4.4. Results Discussion

The proposed method with large parameter $\alpha$ provides a fast $SoC$ convergence of batteries, however, it suffers from high energy consumption. It can be clearly observed from Figure 11b that, when approaching the balance, excess energy is dissipated on the shunt resistance. The energy consumption of the artificial potential field method under three different parameters is shown in

Table 1. Energy consumption of shunt resistor.

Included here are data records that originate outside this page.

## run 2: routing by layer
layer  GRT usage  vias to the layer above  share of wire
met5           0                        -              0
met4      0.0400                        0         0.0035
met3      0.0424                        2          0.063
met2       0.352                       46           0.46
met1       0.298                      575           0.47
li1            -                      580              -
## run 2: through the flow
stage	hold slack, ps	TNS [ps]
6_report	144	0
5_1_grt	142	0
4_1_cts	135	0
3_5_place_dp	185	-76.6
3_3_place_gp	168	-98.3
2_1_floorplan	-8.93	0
==> config.mk <==
export PLATFORM = sky130hd
export DESIGN_NAME = collision_detector
export DESIGN_NICKNAME = d
export VERILOG_FILES = /design/src/rtl/collision_detector_pkg.sv /design/src/rtl/collision_detector_sat_counter.sv /design/src/rtl/collision_detector.sv
export SDC_FILE = /design/constraint.sdc
export NUM_CORES = 1
export LEC_CHECK = 0
export CORE_MARGIN = 2
export CORE_UTILIZATION = 50
export DETAILED_ROUTE_END_ITERATION = 16
export GPL_ROUTABILITY_DRIVEN = 1
export PLACE_DENSITY = 0.7
export RECOVER_POWER = 25
export SKIP_CTS_REPAIR_TIMING = 1
export SLEW_MARGIN = 0
export SYNTH_ARGS = -nofsm -noshare
export SYNTH_HDL_FRONTEND = slang
export SYNTH_HIERARCHICAL = 1
export SYNTH_SLANG_ARGS = --single-unit
==> constraint.sdc <==
create_clock -name clk -period 1.9 [get_ports clk]
set_input_delay 0.285 -clock clk [delete_from_list [all_inputs] [get_ports clk]]
set_output_delay 0.285 -clock clk [all_outputs]
set_load 0.1 [all_outputs]
==> src/rtl/collision_detector_pkg.sv <==
// Shared constants and state encoding for the collision detector, game FSM and renderer.
// STAT_W_DEFAULT only exists when COLLISION_STATS_EN is defined.
package collision_detector_pkg;

    typedef enum logic {
        ST_IDLE = 1'b0,
        ST_SCAN = 1'b1
    } state_t;

    localparam int unsigned THRESHOLD_DEFAULT = 4;
    localparam int unsigned CNT_W_DEFAULT     = 10;
`ifdef COLLISION_STATS_EN
    localparam int unsigned STAT_W_DEFAULT    = 16;
`endif

endpackage

==> src/rtl/collision_detector_sat_counter.sv <==
// Saturating up-counter with synchronous clear (clear wins over increment).
// at_threshold compares the current registered value against THRESHOLD.
module sat_counter
    import collision_detector_pkg::*;
#(
    parameter int unsigned W         = CNT_W_DEFAULT,
    parameter int unsigned THRESHOLD = THRESHOLD_DEFAULT
) (
    input  logic         clk,
    input  logic         reset,
    input  logic         clr,
    input  logic         inc,
    output logic [W-1:0] value,
    output logic         at_threshold
);

    always_ff @(posedge clk or posedge reset) begin
        if (reset) begin
            value <= '0;
        end else if (clr) begin
            value <= '0;
        end else if (inc && (value != '1)) begin
            value <= value + 1'b1;
        end
    end

    assign at_threshold = (32'(value) >= THRESHOLD);

endmodule

==> src/rtl/collision_detector.sv <==
// Per-frame wall-overlap detector producing collided_new / collided_old for the game FSM.
// Define COLLISION_STATS_EN to add the lifetime stat_frames / stat_new_hits / stat_old_hits outputs.
module collision_detector
    import collision_detector_pkg::*;
#(
    parameter int unsigned THRESHOLD = THRESHOLD_DEFAULT,
`ifdef COLLISION_STATS_EN
    parameter int unsigned STAT_W    = STAT_W_DEFAULT,
`endif
    parameter int unsigned CNT_W     = CNT_W_DEFAULT
) (
    input  logic clk,
    input  logic reset,
    input  logic frame_start,
    input  logic frame_end,
    input  logic pixel_valid,
    input  logic player_new_px,
    input  logic player_old_px,
    input  logic wall_px,
    input  logic enable,
    input  logic game_reset,
    input  logic revert_player,
    output logic collided_new,
    output logic collided_old,
    output logic frame_busy
`ifdef COLLISION_STATS_EN
    ,
    output logic [STAT_W-1:0] stat_frames,
    output logic [STAT_W-1:0] stat_new_hits,
    output logic [STAT_W-1:0] stat_old_hits
`endif
);

    state_t           state;
    logic             grace;
    logic             grace_armed;
    logic             start_accept;
    logic             frame_done;
    logic             count_ok;
    logic             inc_new;
    logic             inc_old;
    logic             cnt_clr;
    logic             hit_new;
    logic             hit_old;
    logic             at_thr_new;
    logic             at_thr_old;
    logic [CNT_W-1:0] cnt_new;
    logic [CNT_W-1:0] cnt_old;

    // Counters only ever run in SCAN after a clearing frame_start, so the flag can be
    // predicted from the current count plus this cycle's increment.
    always_comb begin
        start_accept = enable & frame_start & ~frame_end;
        frame_done   = enable & frame_end & (state == ST_SCAN);
        count_ok     = ~game_reset & enable & ~frame_start & ~frame_end
                     & pixel_valid & (state == ST_SCAN);
        inc_new      = count_ok & player_new_px & wall_px & ~grace;
        inc_old      = count_ok & player_old_px & wall_px;
        cnt_clr      = game_reset | start_accept;
        hit_new      = at_thr_new | (inc_new & (32'(cnt_new) == THRESHOLD - 1));
        hit_old      = at_thr_old | (inc_old & (32'(cnt_old) == THRESHOLD - 1));
    end

    sat_counter #(
        .W         (CNT_W),
        .THRESHOLD (THRESHOLD)
    ) u_cnt_new (
        .clk          (clk),
        .reset        (reset),
        .clr          (cnt_clr),
        .inc          (inc_new),
        .value        (cnt_new),
        .at_threshold (at_thr_new)
    );

    sat_counter #(
        .W         (CNT_W),
        .THRESHOLD (THRESHOLD)
    ) u_cnt_old (
        .clk          (clk),
        .reset        (reset),
        .clr          (cnt_clr),
        .inc          (inc_old),
        .value        (cnt_old),
        .at_threshold (at_thr_old)
    );

    always_ff @(posedge clk or posedge reset) begin
        if (reset) begin
            state        <= ST_IDLE;
            collided_new <= 1'b0;
            collided_old <= 1'b0;
            frame_busy   <= 1'b0;
        end else if (game_reset || !enable || frame_end) begin
            state        <= ST_IDLE;
            collided_new <= 1'b0;
            collided_old <= 1'b0;
            frame_busy   <= 1'b0;
        end else if (frame_start) begin
            state        <= ST_SCAN;
            collided_new <= 1'b0;
            collided_old <= 1'b0;
            frame_busy   <= 1'b1;
        end else if (state == ST_SCAN) begin
            collided_new <= hit_new;
            collided_old <= hit_old;
        end
    end

    // Grace lasts through the first frame that starts strictly after the revert pulse.
    always_ff @(posedge clk or posedge reset) begin
        if (reset) begin
            grace       <= 1'b0;
            grace_armed <= 1'b0;
        end else if (game_reset) begin
            grace       <= 1'b0;
            grace_armed <= 1'b0;
        end else if (revert_player) begin
            grace       <= 1'b1;
            grace_armed <= 1'b0;
        end else if (grace) begin
            if (frame_done && grace_armed) begin
                grace       <= 1'b0;
                grace_armed <= 1'b0;
            end else if (start_accept) begin
                grace_armed <= 1'b1;
            end
        end
    end

`ifdef COLLISION_STATS_EN
    sat_counter #(
        .W         (STAT_W),
        .THRESHOLD (1)
    ) u_stat_frames (
        .clk          (clk),
        .reset        (reset),
        .clr          (game_reset),
        .inc          (frame_done),
        .value        (stat_frames),
        .at_threshold ()
    );

    sat_counter #(
        .W         (STAT_W),
        .THRESHOLD (1)
    ) u_stat_new_hits (
        .clk          (clk),
        .reset        (reset),
        .clr          (game_reset),
        .inc          (frame_done & collided_new),
        .value        (stat_new_hits),
        .at_threshold ()
    );

    sat_counter #(
        .W         (STAT_W),
        .THRESHOLD (1)
    ) u_stat_old_hits (
        .clk          (clk),
        .reset        (reset),
        .clr          (game_reset),
        .inc          (frame_done & collided_old),
        .value        (stat_old_hits),
        .at_threshold ()
    );
`endif

endmodule

==> impl_metrics.env <==
export IMPL_core_area_mm2=0.003284
export IMPL_path_clk_slew_ns=0.15
export IMPL_fin_util_pct=61.14
export IMPL_die_w_um=62.02
export IMPL_setup_slack_ns=0.2175
export IMPL_design_area_mm2=0.002008
export IMPL_grt_use_total_pct=22.07
export IMPL_clk_path_buf_depth=2
export IMPL_ir_drop_v=0.0002434
export IMPL_grt_max_degree=15
export IMPL_cts_tree="built"
export IMPL_wl_met3_um=182
export IMPL_antenna_found_initial=0
export IMPL_drv_cap=0
export IMPL_tightest_slew_ns=0.4142
export IMPL_fmax_ghz=0.5944
export IMPL_run_status="completed"
export IMPL_grt_pass1_vias=1399
export IMPL_min_period_over_period_pct=88.55
export IMPL_ys_warn_count=6
export IMPL_grt_ovfl_total=0
export IMPL_slew_violations=0
export IMPL_tns_ns=0
export IMPL_hold_viol=0
export IMPL_dpl_cell_area_mm2=0.001948
export IMPL_cts_buffers=3
export IMPL_finClkSkew_ns=0.004555
export IMPL_row_count=21
export IMPL_initial_utilization_pct=51.24
export IMPL_drive_gt1_share_pct=21.36
export IMPL_critical_path_arrival_ns=1.93
export IMPL_cp_common_cell="and3_4"
export IMPL_met1_length_mm=1.836
export IMPL_syn_to_final_growth_pct=19.33
export IMPL_criticalPathCategory="reg2reg"
export IMPL_first_pass_iters=4
export IMPL_relSlewSlack_pct=72.36
export IMPL_initialDrtViolationCount=118
export IMPL_pin_count=14
export IMPL_dr_wl_met2_mm=2.019
export IMPL_place_ws_ns=-0.4181
export IMPL_nets=222
export IMPL_fin_hold_ws_ns=0.2655
export IMPL_cpPeakStageDelay_ns=0.50
export IMPL_crit_chain="and3_4 -> and4_4 -> and3_4 -> buf_4 -> and3_2 -> a211oi_1"
export IMPL_setup_viol=0
export IMPL_cp_max_fo=4
export IMPL_syn_cell_area_mm2=0.001683
export IMPL_port_buffers=13
export IMPL_root_buffer="clkbuf_4"
export IMPL_highest_layer="met4"
export IMPL_grt_pass1_wl_mm=6.327
export IMPL_synth_nets=198
export IMPL_power_density_mw_per_mm2=437.0
export IMPL_diodes=0
export IMPL_hpwl_mm=2.968
export IMPL_die_y_um=62.02
export IMPL_antenna_left=0
export IMPL_cp_start_kind="flop"
export IMPL_via_per_inst=6.103
export IMPL_num_vias=1538
export IMPL_synth_edff_count=0
export IMPL_ys_flop_type="dfrtp_1"
export IMPL_route_detailed_drc=0
export IMPL_synth_cell_types=43
export IMPL_gp_congestion=0.9054
export IMPL_async_flop_share_pct=100.0
export IMPL_ys_ff_latch=25
export IMPL_rsz0062_at_grt="no"
export IMPL_worst_hold_path_type="in2reg"
export IMPL_h_tree_depth=1
export IMPL_yosysSeqAreaShare_pct=37.17
export IMPL_syn_inst=183
export IMPL_wl_per_cell_um=16.11
export IMPL_crit_required_ns=2.14
export IMPL_drt_wl_total_mm=4.059
export IMPL_critPathCaptureType="flop"
export IMPL_period_minus_slack_ns=1.682
export IMPL_die_area_mm2=0.003846
export IMPL_cts_sinks=25
export IMPL_clk_latency_ns=0.32
export IMPL_leakage_nw=0.8624
export IMPL_syn_avg_cell_area_um2=9.196
export IMPL_crit_slowest_cell="dfrtp_4"
## state kept, by name, summed over array words and instances (netlist names)
register / flops
u_cnt_old/value: 10
state: 1
grace_armed: 1
u_cnt_new/value: 10
collided_new: 1
collided_old: 1
grace: 1
## per-layer routing
metal  up-vias  global-route usage [%]
li1        750                       -
met1       744                   30.65
met2        42                   36.76
met3         2                   2.484
met4         0                   5.471
met5         -                       0
## cells in the mapped netlist (2+ instances only)
master / count / area [um^2]
and2_1: 2 / 12.51
a211oi_1: 8 / 60.06
clkbuf_4: 2 / 15.01
a311oi_1: 2 / 17.52
a31oi_1: 4 / 25.02
inv_1: 11 / 41.29
and4_1: 5 / 43.79
dfrtp_1: 25 / 625.6
mux2i_1: 2 / 20.02
mux2_4: 2 / 30.03
o2111ai_2: 2 / 30.03
and3_1: 5 / 31.28
nor3_1: 7 / 35.03
nand3_1: 4 / 20.02
a41oi_1: 4 / 35.03
and3_2: 3 / 22.52
or3_1: 2 / 12.51
ha_1: 4 / 50.05
o311ai_1: 2 / 17.52
buf_2: 4 / 20.02
o22ai_1: 2 / 12.51
nor4_1: 10 / 62.56
nor4b_1: 2 / 17.52
buf_4: 4 / 30.03
nor3b_1: 2 / 15.01
nand4_1: 7 / 43.79
a41o_2: 2 / 22.52
nor2b_1: 4 / 25.02
nand2b_1: 6 / 37.54
nand3b_1: 2 / 15.01
nor2_1: 9 / 33.78
nand2_1: 8 / 30.03
o21ai_0: 3 / 15.01
a2bb2oi_1: 2 / 17.52
a21oi_1: 11 / 55.05
buf_6: 2 / 22.52
## critical path: cells and delay by family (launching register included)
kind	cells	cell delay (ns)
buffers and inverters	1	0.15
DFF	1	0.50
AOI/OAI and AO/OA	1	0.22
and+or+nand+nor	4	0.74
## final timing paths
path | start | endpoint | slack [ns] | cells after the start
max | state | u_cnt_new/value[3] | 0.22 | 6
min | frame_end | state | 0.27 | 3
max reg2reg | state | u_cnt_new/value[3] | 0.22 | 6
min reg2reg | grace_armed | grace_armed | 0.56 | 2
max in group asynchronous | reset | u_cnt_new/value[1] | 1.19 | 2
min in group asynchronous | reset | collided_old | 0.34 | 2
## layout make-up
cell class | instances | area (um^2)
inverters | 12 | 47.55
clock inverters | 1 | 5.005
repair buffers | 31 | 280.3
multi-input cells | 134 | 965.9
well taps | 46 | 57.56
fillers | 298 | 1276
clock buffers | 3 | 22.52
flip-flops and latches | 25 | 629.4
## logic make-up after synthesis
family | synth area share (%)
fa+ha+maj | 2.974
compound gates | 18.81
buf+inv | 7.955
mux | 2.974
simple gates | 30.11
flops | 37.17
## metrics by stage
step	power, mW	std cells
floorplan	0.5855	183
global placement	0.6318	248
detailed placement	0.6351	248
CTS	0.8816	252
global route	0.9142	252
finish	0.8775	252
## power by group
part | switching, mW | internal [mW]
Clock | 0.175 | 0.0789
Sequential | 0.00217 | 0.535
Combinational | 0.0442 | 0.0419
## placed cells by master, fill, tap and decap left out, types with 5 or more instances in the layout
| cell | instances |
|---|---|
| nand2_1 | 8 |
| clkdlybuf4s50_1 | 5 |
| nand2b_1 | 6 |
| buf_4 | 20 |
| dfrtp_1 | 24 |
| a21oi_1 | 11 |
| nand4_1 | 7 |
| inv_1 | 11 |
| nor3_1 | 7 |
| a211oi_1 | 7 |
| nor4_1 | 10 |
| nor2_1 | 9 |
Power figures use the tool's default switching activity.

Case	Energy Consumption (wh)	Convergence Time (s)	Charing Time (s)
Conventional method $\alpha =0$	10.18	2748	2748
$\alpha =20$	9.71	1197	2547
$\alpha =2000$	10.43	418	2547

. As can be seen from the table, when the parameter $\alpha$ is large, the energy consumption of the system is also high, even greater than that of the traditional control method. In practice, a concave function mapping energy consumption and parameter $\alpha$ can be derived. An optimal $\alpha$ can be obtained by solving the concave function.

5. Conclusions

This paper proposes an artificial potential field-based $SoC$ equilibrium algorithm for battery charging system. Firstly, a cyber-physical model of the battery equalization system is proposed, in which the physical layer models the circuit components and the cyber layer represents the communication topology between the batteries. Then, $SoC$ state error of different batteries is defined as a new virtual distance, then virtual potential force is constructed based on the virtual distance for each battery cell. The charging current is adaptively adjusted through force mapping. Experimental results demonstrate the proposed algorithm can realize the rapid balance among batteries during charging process.